Director Kalyan Krishna almost tries to tap into every relatable issue to derive some of the dialogue in the story. You will see some of the things leading to all sorts of silly banter between the protagonist and the antagonist. Predictable to the point of being a bore fest, this film is really a psychic test for everyone who's brave enough to sit through 167 minutes.

The hero goes to great lengths and comes out of the blue to make sure some instances doesn't happen again. What's really hard is that way in which the story unfolds, and the annoying side characters you get introduced to, including hero's friends, the house owner and his friend with benefits and also Brahmanandam, who doesn't have one significant dialogue and is relegated to the background!

The promotional videos and the posters of Nela Ticket make it a point that it is a masala entertainer.

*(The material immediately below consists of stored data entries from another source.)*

--- config.mk ---
export PLATFORM = sky130hd
export DESIGN_NAME = jetc_ctrl
export DESIGN_NICKNAME = d
export VERILOG_FILES = /design/src/rtl/core/jetc_pkg.sv /design/src/rtl/core/jetc_ctrl.sv
export SDC_FILE = /design/constraint.sdc
export NUM_CORES = 1
export LEC_CHECK = 0
export BUFFER_PORTS_ARGS = -buffer_cell sky130_fd_sc_hd__buf_2
export CAP_MARGIN = 20
export CORE_AREA = 2 2 39 41
export DETAILED_ROUTE_END_ITERATION = 12
export DIE_AREA = 0 0 41 43
export PLACE_DENSITY = 0.3
export SLEW_MARGIN = 15
export SYNTH_ARGS = -nofsm -noshare
export SYNTH_HDL_FRONTEND = slang
export SYNTH_SLANG_ARGS = --single-unit
--- constraint.sdc ---
create_clock -name clk -period 2.9 [get_ports clk]
set_input_delay 0.145 -clock clk [delete_from_list [all_inputs] [get_ports clk]]
set_output_delay 0.145 -clock clk [all_outputs]
set_load 0.01 [all_outputs]
--- src/rtl/core/jetc_pkg.sv ---
// Shared types and constants for the Julia escape-time counter.
// No dependencies; compiled first.
package jetc_pkg;

  localparam int DATA_W    = 32;  // Q3.28 coordinate and constant width
  localparam int PROD_W    = 2 * DATA_W;
  localparam int ITER_W    = 16;  // iteration limit width
  localparam int CFG_W     = 32;
  localparam int CFG_IDX_W = 2;

  localparam logic [DATA_W-1:0] C_RESET      = '0;
  localparam logic [ITER_W-1:0] MAX_IT_RESET = 16'd1000;
  localparam logic [DATA_W-1:0] ESC_RESET    = 32'd1073741824;  // 4.0, radius 2.0

  localparam logic signed [DATA_W-1:0] SMAX = {1'b0, {(DATA_W-1){1'b1}}};
  localparam logic signed [DATA_W-1:0] SMIN = {1'b1, {(DATA_W-1){1'b0}}};

  typedef enum logic [CFG_IDX_W-1:0] {
    CFG_C_REAL    = 2'd0,
    CFG_C_IMAG    = 2'd1,
    CFG_MAX_ITER  = 2'd2,
    CFG_ESC_LIMIT = 2'd3
  } cfg_idx_t;

  // Controller to datapath
  typedef struct packed {
    logic load;     // capture new starting point, clear count
    logic mult;     // register the three products
    logic step;     // commit z = z*z + c, count++
    logic publish;  // copy count to result register
  } cmd_t;

  // Datapath to controller
  typedef struct packed {
    logic keep_going;  // below limit, not saturated, inside radius
  } stat_t;

endpackage

--- src/rtl/core/jetc_ctrl.sv ---
// Sequencer for the escape-time loop: handshakes and datapath commands.
// Depends on jetc_pkg.
module jetc_ctrl (
  input  logic            clk,
  input  logic            rst,
  input  logic            in_valid,
  output logic            in_ready,
  output logic            out_valid,
  input  logic            out_ready,
  input  jetc_pkg::stat_t stat,
  output jetc_pkg::cmd_t  cmd
);
  import jetc_pkg::*;

  typedef enum logic [1:0] {
    S_IDLE,
    S_MUL,
    S_EVAL,
    S_FINISH
  } state_t;

  state_t state;

  always_comb begin
    cmd      = '0;
    in_ready = (state == S_IDLE);
    case (state)
      S_IDLE:   cmd.load    = in_valid;
      S_MUL:    cmd.mult    = 1'b1;
      S_EVAL:   cmd.step    = stat.keep_going;
      S_FINISH: cmd.publish = !out_valid || out_ready;
      default:  cmd         = '0;
    endcase
  end

  always_ff @(posedge clk) begin
    if (rst) begin
      state     <= S_IDLE;
      out_valid <= 1'b0;
    end else begin
      if (cmd.publish) begin
        out_valid <= 1'b1;
      end else if (out_ready) begin
        out_valid <= 1'b0;
      end
      case (state)
        S_IDLE: begin
          if (in_valid) begin
            state <= S_MUL;
          end
        end
        S_MUL:  state <= S_EVAL;
        S_EVAL: state <= stat.keep_going ? S_MUL : S_FINISH;
        S_FINISH: begin
          if (!out_valid || out_ready) begin
            state <= S_IDLE;
          end
        end
        default: state <= S_IDLE;
      endcase
    end
  end

`ifndef NO_ASSERTIONS
  // never overwrite a result still waiting
  a_no_overwrite: assert property (@(posedge clk) disable iff (rst)
    cmd.publish |-> (!out_valid || out_ready))
    else $error("result overwritten while pending");

  // a new result only comes out of the finish step
  a_rise_from_finish: assert property (@(posedge clk) disable iff (rst)
    $rose(out_valid) |-> $past(state) == S_FINISH)
    else $error("result raised outside finish");

  // an accepted point always goes straight to the multiply step
  a_load_to_mul: assert property (@(posedge clk) disable iff (rst)
    (in_valid && in_ready) |=> (state == S_MUL))
    else $error("accepted point did not start");
`endif

endmodule

* Word level (Yosys, flattened, before mapping) *
Cells that the tools add are included.

cells by class
  equality and inequality tests = 5
  mux-type cells = 10
  reduce and logical (&&, ||, !) cells = 5

operators by type and width
  cell                                            number
  one-hot mux 2 bit (4 select lines)              1
  two-way mux 1 bit                               6
  two-way mux 2 bit                               3
  == test 2 bit (second input constant)           2
  != test 2 bit (second input constant)           2
  == test 2 x 1 -> 1 bit (second input constant)  1
  logical NOT 2 bit                               1
  AND reduction 2 bit                             1
  nonzero test 2 bit                              1
  logical NOT 1 bit                               1
  logical OR 1 bit                                1

word-level totals
  bits in registers = 3
  bits of input ports = 5
  output and inout port bits = 6
  logic and storage cells = 22

* Logic depth before layout (Yosys ltp) *
  word-level depth = 4
  gate-level depth with buffers = 3
  gate-level depth less buffers = 3

* Worst setup path before layout *
Ideal clock, no wire load.

  path kind = flip-flop to flip-flop
  start point = reg state[1]
  end point = reg state[1]
  setup time = 70 ps
  arrival = 900 ps
  data required time = 2830 ps
  setup slack = 1930 ps
  stages on the path, launching flop included = 4
  buffers on the path = 0
  clock period less this slack = 970 ps
  cells stage by stage = dfxtp_1 inv_2 or3_1 a21oi_1

between the ends
  cells in the longest elaborated chain, start to end = 3
  elaborated cells between the ends (all ways) = 8
  classes of those cells = 5 x eq/ne; 1 x mux; 2 x reduce/logical

ends and longest elaborated chain
  what                                                       line             text
  start: declaration                                         jetc_ctrl.sv:22  state_t state;
  start signal: assignment                                   jetc_ctrl.sv:53  S_EVAL: state <= stat.keep_going ? S_MUL : S_FINISH;
  == test 2 bit / logical NOT 2 bit (equally long branches)  jetc_ctrl.sv:46  case (state)
  != test 2 bit (no line)                                    --
  AND reduction 2 bit (no line)                              --

Several ways; a longest one is shown, not always the timed one.
A chain may end at the register's enable or synchronous reset.

==> summary.md <==
| Metric | Value |
|---|---|
| Status | `finished clean` |
| Sequential fraction of the synthesis area | `approximately 41%` |
| Synthesized area | `~150 µm²` |
| Largest family of logic cells by synthesized area | `simple AND/OR/NAND/NOR gates` |
| Layout area overhead | `66.4%` |
| Rel. slew slack | `just over 80%` |
| Max-cap violations | `0` |
| Clock Skews | `0.00240 ns` |
| CP arrival | `1.04 ns` |
| Unrepaired setup endpoints after global routing | `no` |
| Fin crit period | `approximately 1.2 ns` |
| DRC violations left | `0` |
| CP required | `approximately 2.8 ns` |
| Cell area power density | `580 nW/µm²` |
| Die W | `just over 40 µm` |
| Clock power frac | `53.5%` |
| Die height | `43 µm` |
| Final #Nets | `39` |
| Sequential Area | `between 60 and 70 µm²` |
| Met2 GRT Util | `under 10%` |
| Area occupied by multi-input gates | `a little over 80 µm²` |
| Post-synth top area cell | `dfxtp_1` |
| Slowest stage cell, crit path | `dfxtp_1` |
| Flop pwr share | `about a third` |
| Setup_tns | `0 ns` |
| # resized after CTS | `0` |
| Slew @ Worst Pin | `0.263 ns` |
| Tot Pwr | `0.000140 W` |
| GR Layer Usage met1 | `roughly 6.4%` |
| Max Fanout on Critical Path | `7` |
| XOR/XNOR share of the synthesized area | `0%` |
| WL final | `approximately 370 µm` |
| Ys Warns | `0` |
| Crit path largest cell delay | `about 0.42 ns` |
| Starting Density | `approximately a tenth` |
| Initial antenna violation count | `0` |
| #FFs+latches synth | `3` |
| Sw Ratio | `between 20% and 30%` |
| Worst skew pair latency | `about 0.23 ns` |
| Post-synthesis cell count | `19` |
| Die area | `approximately 1800 µm²` |
| Setup Viol. Count Final | `0` |
| CTS Buf Count | `3` |
| Internal Pwr Total | `0.000105 W` |
| Crit path kind | `flip-flop to primary output` |
| Largest net degree at the start of global routing | `9` |
| DRT antenna net count | `0` |
| Simple-gate share of the synthesized area | `37.1%` |
| Final worst setup slack | `~1.7 ns` |
| GRT Util Overall | `between 5 and 6%` |
| Pre-antenna DRT Iters | `4` |
| Final core utilization | `between 10% and 20%` |
| Initial DRC Count | `1` |
| Compound-Gate Fraction of Synth Area | `between 10% and 20%` |
| IO Pins | `11` |
| Peak supply drop | `approximately 0.11 mV` |
| # rows | `14` |
| Post-DP HPWL | `between 200 and 300 µm` |
| Synth Area in Adders | `0%` |
| Fin crit share | `between 40 and 50%` |
| Total global routing overflow | `0` |
| First-pass GRT wire length | `approximately 570 µm` |
| Hold_ws | `roughly 0.099 ns` |
| Via count | `around 170` |
| H-tree levels | `1` |
| Port bufs | `10` |
| Fraction of registers with async set/reset | `0%` |
| Post-Syn Nets | `24` |
| Syn avg cell area | `7.64 µm²` |
| Share of the synthesized area in the top cell type | `between 40% and 50%` |
| Met3 GRT Util | `3.14%` |
| # fillers | `~160` |
| Synth top area cells | `dfxtp_1, a21oi_1, nor2_1` |
| Setup WS pre-CTS | `roughly 1.9 ns` |
| Worst-path clk slew | `roughly 0.04 ns` |
| Routability Congestion | `around 0.59` |
| CTS Root Cell | `clkbuf_4` |
| Combinational power share | `a little over an eighth` |
| Fmax | `841 MHz` |
| CTS tree | `yes` |
| Slew Limit Fails | `0` |
| Share of cells above drive strength 1 | `45.5%` |
| CP startpoint kind | `flip-flop` |
| Top FF cell, synth | `dfxtp_1` |
| Vias in the first global route | `147` |
| Worst reg2reg setup slack | `1.86 ns` |
| Leakage power | `around 0.11 nW` |
| Ant diodes | `0` |
| Worst Setup End Kind | `primary output` |
| Core ar. | `1380 µm²` |
| Most used routing layer | `met4` |
| CP cell instances | `inv_2, nor3b_1, buf_2` |
| Number of synthesized flops with an enable pin | `0` |
| Top cells by count, synth | `a21oi_1, dfxtp_1, nor2_1` |
| Hold Path Class | `input port to flip-flop` |
| CTS hold repair buffers | `0` |
| P_sw | `0.0000350 W` |
| Synth cell types | `12` |
| Multiplexer area fraction after synthesis | `0%` |
| CTS Sinks | `3` |
| Setup bufs post-CTS | `0` |
| Count of final hold-check violations | `0` |
| Routed wire per std cell | `~7.5 µm` |
| Clock Tree Buf Depth | `2` |
| Via density | `3.37` |
per-layer routing:
layer | wire length [µm] | part of all wire (%) | vias up
li1 | - | - | 90
met1 | 168 | 46 | 60
met2 | 113 | 31 | 11
met3 | 61 | 17 | 4
met4 | 22 | 6.0 | 0
met5 | 0 | 0 | -
power by group through the flow:
| stage | Sequential, W | Clock, W | Combinational (W) |
|---|---|---|---|
| after floorplan | 0.0000471 | 0 | 0.00000989 |
| after global placement | 0.0000475 | 0 | 0.0000185 |
| after detailed placement | 0.0000476 | 0 | 0.0000184 |
| after CTS | 0.0000470 | 0.0000771 | 0.0000185 |
| after global routing | 0.0000475 | 0.0000799 | 0.0000206 |
| final | 0.0000470 | 0.0000749 | 0.0000182 |
kinds of logic (layout without fill, tap and decap cells):
family	count (synthesis)	after routing
simple gates	10	10
compound gates	5	5
flops	3	3
buf+inv	1	15
stage by stage:
step	cell area (µm²)	std cells
global route	241	49
global placement	215	45
CTS	241	49
detailed placement	215	45
floorplan	145	19
finish	241	49
sequential cells by signal, summed over array words and instances, names as in the netlist:
register   cells
state          2
out_valid      1
critical path, delay by kind of cell (launching register included):
kind | cells | cell delay [ns]
DFF | 1 | 0.42
buffers and inverters | 2 | 0.21
and+or+nand+nor | 1 | 0.17
cell usage in the layout (no fill, tap or decap):
cell type	Yosys	routed
and2b_2	1	1
dfxtp_1	3	3
inv_2	1	1
buf_2	0	10
nor2_1	3	3
clkbuf_4	0	3
nor3b_1	1	1
or3_1	1	1
clkbuf_1	0	1
nor2b_1	1	1
o21bai_1	1	1
o21ai_0	1	1
a21oi_1	3	3
nand2_1	2	2
and2_1	1	1
layout make-up:
| class | count | area share [%] |
|---|---|---|
| flip-flops and latches | 3 | 24.9 |
| inverters | 1 | 1.55 |
| well taps | 16 | 8.29 |
| multi-input cells | 15 | 33.7 |
| repair buffers | 10 | 20.7 |
| clock buffers | 4 | 10.9 |
final timing paths:
| check | start | endpoint | cells after the start |
|---|---|---|---|
| setup reg to reg | state[1] | state[1] | 3 |
| setup / recovery | state[1] | cmd[1] | 3 |
| hold / removal | rst | state[1] | 2 |
| hold reg to reg | state[1] | state[0] | 2 |
No activity file was read; power rests on OpenSTA's default activity.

And with Ravi Teja hailed as the darling of masses in the lead, one would expect the film to be high on entertainment with a gripping narrative. But, it falters right from the word go owing to the lacklustre presentation and amateurish treatment. Although the contrast between the hero-villain is stark, the internal conflicts between them in the tale should make the audience nostalgic. It should mirror the struggle involving enough thrills to outwit one another. But, it’s at surface level and doesn't look appealing as the villain’s strategies backfire, seem vulnerable, imperfect and imbecile.

Ravi Teja is shown in a larger-than-life role and everything about him is predictable. He carries the film on his shoulders and plays it to the galleries displaying varied emotions. The perfect enhancement to Ravi Teja's character comes from Jagapathi Babu, who has an impressive body language and a menacing grin that he brings some amount of gravitas to the film.

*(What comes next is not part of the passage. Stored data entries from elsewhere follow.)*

**config.mk**
```make
export PLATFORM = sky130hd
export DESIGN_NAME = adq_ctrl
export DESIGN_NICKNAME = d
export VERILOG_FILES = /design/src/sv/adq_pkg.sv /design/src/sv/adq_ctrl.sv
export SDC_FILE = /design/constraint.sdc
export NUM_CORES = 1
export LEC_CHECK = 0
export ABC_AREA = 1
export ABC_CLOCK_PERIOD_IN_PS = 900
export BUFFER_PORTS_ARGS = -buffer_cell sky130_fd_sc_hd__buf_2
export CAP_MARGIN = 20
export CORE_AREA = 4 4 41 43
export DETAILED_ROUTE_END_ITERATION = 10
export DIE_AREA = 0 0 45 47
export GPL_ROUTABILITY_DRIVEN = 0
export MAX_ROUTING_LAYER = met4
export PLACE_DENSITY = 0.36
export SLEW_MARGIN = 10
export SYNTH_ARGS = -nofsm -noshare
export SYNTH_HDL_FRONTEND = slang
export SYNTH_SLANG_ARGS = --single-unit
```
**constraint.sdc**
```tcl
create_clock -name clk -period 0.9 [get_ports clk]
set_input_delay 0.135 -clock clk [delete_from_list [all_inputs] [get_ports clk]]
set_output_delay 0.135 -clock clk [all_outputs]
set_load 0.05 [all_outputs]
```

Despite her poorly etched role, Malvika Sharma looks real as a medico. Prudhvi just about manages to evoke a few laughs but his efforts are in vain as it doesn't work in most cases. Posani Krishna Murali, Raghu Babu, Ali, Priyadarshi and Subba Raju make up for a weak plot. Sampath Raj and Surekha Vani lift in an ordinary part.

Shakthikanth Karthick's music has no shelf-life and Ravi Teja's dance movements don't give any props for his fans.

To say the least, Kalyan Krishna has churned out a film that doesn’t bring the audience to their feet and falls short in many places literally testing their patience.